■ WORK ORDER ■
Lines from the records below that contain the word "parameter" are to be copied out.

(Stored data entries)
========================================

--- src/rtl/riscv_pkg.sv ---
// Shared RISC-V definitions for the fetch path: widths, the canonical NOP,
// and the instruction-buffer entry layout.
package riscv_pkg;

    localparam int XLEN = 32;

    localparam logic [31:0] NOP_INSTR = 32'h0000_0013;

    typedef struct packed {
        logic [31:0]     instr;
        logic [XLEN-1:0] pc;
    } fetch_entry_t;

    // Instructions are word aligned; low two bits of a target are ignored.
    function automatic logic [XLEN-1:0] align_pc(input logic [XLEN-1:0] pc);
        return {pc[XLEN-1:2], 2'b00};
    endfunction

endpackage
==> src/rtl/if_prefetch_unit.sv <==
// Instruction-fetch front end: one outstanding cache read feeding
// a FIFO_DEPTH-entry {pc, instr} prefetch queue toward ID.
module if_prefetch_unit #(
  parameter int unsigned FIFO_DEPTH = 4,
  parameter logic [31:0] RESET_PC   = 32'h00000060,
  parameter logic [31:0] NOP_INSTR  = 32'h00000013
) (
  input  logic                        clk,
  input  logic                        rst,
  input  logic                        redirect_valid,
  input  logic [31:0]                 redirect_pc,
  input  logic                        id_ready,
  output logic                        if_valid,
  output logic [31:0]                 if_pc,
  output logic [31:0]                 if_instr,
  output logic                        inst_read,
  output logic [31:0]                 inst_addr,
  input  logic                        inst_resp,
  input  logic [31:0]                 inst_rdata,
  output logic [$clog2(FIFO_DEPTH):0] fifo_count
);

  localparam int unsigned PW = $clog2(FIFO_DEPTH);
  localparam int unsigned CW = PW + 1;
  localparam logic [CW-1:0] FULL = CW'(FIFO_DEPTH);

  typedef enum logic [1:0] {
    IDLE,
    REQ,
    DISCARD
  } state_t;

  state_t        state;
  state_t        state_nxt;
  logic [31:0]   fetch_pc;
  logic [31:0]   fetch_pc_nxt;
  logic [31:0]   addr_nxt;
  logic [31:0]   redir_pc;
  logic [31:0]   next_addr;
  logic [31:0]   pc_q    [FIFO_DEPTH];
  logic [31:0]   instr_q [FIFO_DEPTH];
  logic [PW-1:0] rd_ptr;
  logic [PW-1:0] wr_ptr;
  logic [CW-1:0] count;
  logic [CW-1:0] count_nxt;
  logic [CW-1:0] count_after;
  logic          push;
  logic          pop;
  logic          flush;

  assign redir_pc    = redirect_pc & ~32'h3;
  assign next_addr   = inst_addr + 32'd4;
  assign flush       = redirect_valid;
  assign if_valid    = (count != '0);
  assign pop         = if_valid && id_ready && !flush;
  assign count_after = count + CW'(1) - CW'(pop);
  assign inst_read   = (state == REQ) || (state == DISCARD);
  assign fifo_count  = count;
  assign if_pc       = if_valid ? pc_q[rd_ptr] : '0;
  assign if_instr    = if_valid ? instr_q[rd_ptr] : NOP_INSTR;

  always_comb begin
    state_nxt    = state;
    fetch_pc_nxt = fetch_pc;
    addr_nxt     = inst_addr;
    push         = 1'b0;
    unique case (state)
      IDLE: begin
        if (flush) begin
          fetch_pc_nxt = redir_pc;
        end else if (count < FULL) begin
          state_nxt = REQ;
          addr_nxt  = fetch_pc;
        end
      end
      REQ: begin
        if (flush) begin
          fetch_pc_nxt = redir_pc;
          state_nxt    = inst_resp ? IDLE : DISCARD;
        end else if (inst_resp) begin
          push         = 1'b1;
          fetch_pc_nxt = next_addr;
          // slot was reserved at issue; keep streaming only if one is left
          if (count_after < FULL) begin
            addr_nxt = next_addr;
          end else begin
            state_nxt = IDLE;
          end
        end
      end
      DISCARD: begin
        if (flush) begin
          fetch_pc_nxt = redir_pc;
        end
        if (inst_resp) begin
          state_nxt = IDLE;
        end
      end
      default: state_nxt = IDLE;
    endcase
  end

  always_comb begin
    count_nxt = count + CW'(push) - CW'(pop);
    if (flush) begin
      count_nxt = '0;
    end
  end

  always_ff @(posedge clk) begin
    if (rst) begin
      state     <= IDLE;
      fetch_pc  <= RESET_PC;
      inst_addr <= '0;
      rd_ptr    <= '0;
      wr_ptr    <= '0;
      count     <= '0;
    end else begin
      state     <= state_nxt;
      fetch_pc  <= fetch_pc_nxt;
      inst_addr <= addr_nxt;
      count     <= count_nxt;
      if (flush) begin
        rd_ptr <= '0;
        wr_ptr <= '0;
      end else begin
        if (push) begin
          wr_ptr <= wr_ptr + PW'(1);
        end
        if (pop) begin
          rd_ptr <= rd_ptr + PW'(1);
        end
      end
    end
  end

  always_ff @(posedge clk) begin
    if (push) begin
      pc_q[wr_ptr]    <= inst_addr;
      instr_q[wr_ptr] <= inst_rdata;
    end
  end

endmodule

========================================

■ SOLUTION BELOW ■
  parameter int unsigned FIFO_DEPTH = 4,
  parameter logic [31:0] RESET_PC   = 32'h00000060,
  parameter logic [31:0] NOP_INSTR  = 32'h00000013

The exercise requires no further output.